Georgia Lands Eye-Catching Spot in All-Time College Football Playoff Rankings

As the College Football Playoff returns, ESPNs Bill Connelly puts Georgias recent and historic teams into perspective-revealing just how the Bulldogs stack up among the all-time CFP greats.

As the 12th edition of the College Football Playoff kicks off this weekend, Georgia finds itself right where it’s grown comfortable: in the thick of the national title hunt. The Bulldogs are making their fifth CFP appearance, this time as the No. 3 seed in the newly expanded 12-team format - a position that earns them a first-round bye. Only Alabama (nine), Clemson (seven), and Ohio State (seven) have more trips to the dance, and only the Crimson Tide has more national titles in the CFP era.

Digging into the history of the CFP, ESPN’s Bill Connelly recently ranked all 64 teams to participate in the playoff so far, using his SP+ ratings to help sort through the contenders and pretenders. Georgia, unsurprisingly, is well-represented throughout the list - though not every Dawgs squad is remembered equally.

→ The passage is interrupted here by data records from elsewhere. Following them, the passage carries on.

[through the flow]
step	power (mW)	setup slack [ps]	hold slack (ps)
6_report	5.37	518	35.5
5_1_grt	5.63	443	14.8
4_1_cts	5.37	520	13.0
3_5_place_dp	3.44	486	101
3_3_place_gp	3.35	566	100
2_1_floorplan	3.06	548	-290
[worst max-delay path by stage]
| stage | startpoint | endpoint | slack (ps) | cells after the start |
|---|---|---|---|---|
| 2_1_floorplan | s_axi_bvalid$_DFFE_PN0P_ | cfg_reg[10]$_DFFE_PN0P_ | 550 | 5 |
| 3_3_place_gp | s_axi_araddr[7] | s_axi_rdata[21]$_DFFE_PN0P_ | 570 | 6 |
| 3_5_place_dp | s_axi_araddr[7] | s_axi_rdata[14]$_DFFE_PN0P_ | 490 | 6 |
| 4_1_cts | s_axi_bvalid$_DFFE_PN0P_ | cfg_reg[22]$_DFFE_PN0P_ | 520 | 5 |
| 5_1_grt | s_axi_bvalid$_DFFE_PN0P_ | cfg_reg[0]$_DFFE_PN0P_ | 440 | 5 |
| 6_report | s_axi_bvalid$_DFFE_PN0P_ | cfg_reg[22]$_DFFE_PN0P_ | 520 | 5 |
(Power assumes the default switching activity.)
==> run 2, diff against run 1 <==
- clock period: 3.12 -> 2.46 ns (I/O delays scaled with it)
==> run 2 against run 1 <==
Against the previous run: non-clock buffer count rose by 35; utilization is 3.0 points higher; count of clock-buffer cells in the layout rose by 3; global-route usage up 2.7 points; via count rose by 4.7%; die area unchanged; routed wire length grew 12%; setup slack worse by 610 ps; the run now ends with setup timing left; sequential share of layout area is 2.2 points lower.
File: config.mk
export PLATFORM = sky130hd
export DESIGN_NAME = bccce_exec
export DESIGN_NICKNAME = d
export VERILOG_FILES = /design/src/design/bccce_pkg.sv /design/src/design/bccce_bit_unit.sv /design/src/design/bccce_exec.sv /design/src/design/bccce_phase_gen.sv
export SDC_FILE = /design/constraint.sdc
export NUM_CORES = 1
export LEC_CHECK = 0
export ABC_AREA = 1
export BUFFER_PORTS_ARGS = -buffer_cell sky130_fd_sc_hd__buf_2
export CORE_AREA = 2 2 108 110
export CTS_CLUSTER_DIAMETER = 200
export DETAILED_ROUTE_END_ITERATION = 8
export DIE_AREA = 0 0 110 112
export PLACE_DENSITY = 0.76
export SLEW_MARGIN = 20
export SYNTH_ARGS = -nofsm -noshare
export SYNTH_HDL_FRONTEND = slang
export SYNTH_SLANG_ARGS = --single-unit
File: constraint.sdc
create_clock -name sys_clk -period 2.1 [get_ports sys_clk]
set_clock_uncertainty 0.15 [all_clocks]
set_input_delay 0 -clock sys_clk [delete_from_list [all_inputs] [get_ports sys_clk]]
set_output_delay 0 -clock sys_clk [all_outputs]
set_load 0.02 [all_outputs]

Let’s start with the most recent iteration: the 2024 team, which came in at No. 34 in the rankings. That group clawed its way to an SEC Championship despite a late-season injury to quarterback Carson Beck and a roster that, while tough and disciplined, didn’t quite match the star power of the 2021 or 2022 championship teams.

The Bulldogs managed to survive several close calls and entered the playoff with a 12-1 record, but the wheels came off in the Sugar Bowl quarterfinal against Notre Dame. With Gunner Stockton making his first career start under center, Georgia surrendered 17 points in just 56 seconds - a brutal stretch that proved too much to overcome in a 23-10 loss.

Interestingly, this year’s Georgia team - again SEC champs with a 12-1 record - currently ranks just one spot higher at No. 33.

But while the résumé looks similar on paper, the trajectory of this team has felt different. Early in the season, the Dawgs leaned heavily on second-half adjustments and sheer grit to stay unbeaten.

But by November, the defense - young and unproven at the start - had matured into a playoff-caliber unit. Georgia avenged its lone loss to Alabama in emphatic fashion with a blowout win in the SEC Championship Game, reasserting itself as a team nobody wants to face.

The question now: can this version of the Dawgs generate enough explosive plays to make a deep run? That’s still up in the air, but one thing’s for sure - Georgia doesn’t go down easy.

Looking back, the 2017 team earned the No. 19 spot in Connelly’s rankings, and with good reason. That squad, in just Kirby Smart’s second year at the helm, came within a whisper of ending a 37-year national title drought.

They knocked off Notre Dame in South Bend early in the season, steamrolled the SEC East, and avenged a regular-season loss to Auburn with a dominant win in the conference title game. The Rose Bowl semifinal against Oklahoma - a double-overtime thriller - is still considered one of the greatest games in CFP history.

And in the national championship, Georgia had Alabama on the ropes… until a freshman named Tua Tagovailoa stepped onto the field and flipped the script.

Fast forward to 2021, and Georgia’s long-awaited breakthrough finally arrived. That team landed at No. 6 in the all-time CFP rankings, just behind 2018 Clemson and 2023 Michigan.

For the first three months of the season, the Dawgs were the most complete team in the country. The defense was historically dominant, and the offense was ruthlessly efficient.

Only Alabama managed to score more than 17 points on them all year - and even after a loss to the Tide in the SEC title game, Georgia bounced back in the playoff. A game-sealing pick-six by Kelee Ringo in the national championship sealed the deal and delivered the program’s first title in 41 years.

Then came the 2022 team, which Connelly ranked as the third-best CFP squad of all time - trailing only 2019 LSU and 2020 Alabama. This Georgia team didn’t just win - it dominated.

The Bulldogs scored 37 or more points in 11 games and held opponents to 14 or fewer in nine. They were rarely in danger, with only two games coming down to the wire.

The closest call came in the semifinal, when Ohio State missed a last-second field goal that would’ve knocked Georgia out. But even without quite the same top-end talent as the 2021 group, the 2022 Dawgs were arguably even more consistent and complete.

So, where does that leave the current team? Still with plenty to prove - and plenty of pedigree behind them.

Georgia might not be the flashiest squad in this year’s playoff, but history tells us they’re built for the fight. And when the Dawgs start barking in December, it usually means someone’s title dreams are about to get trampled.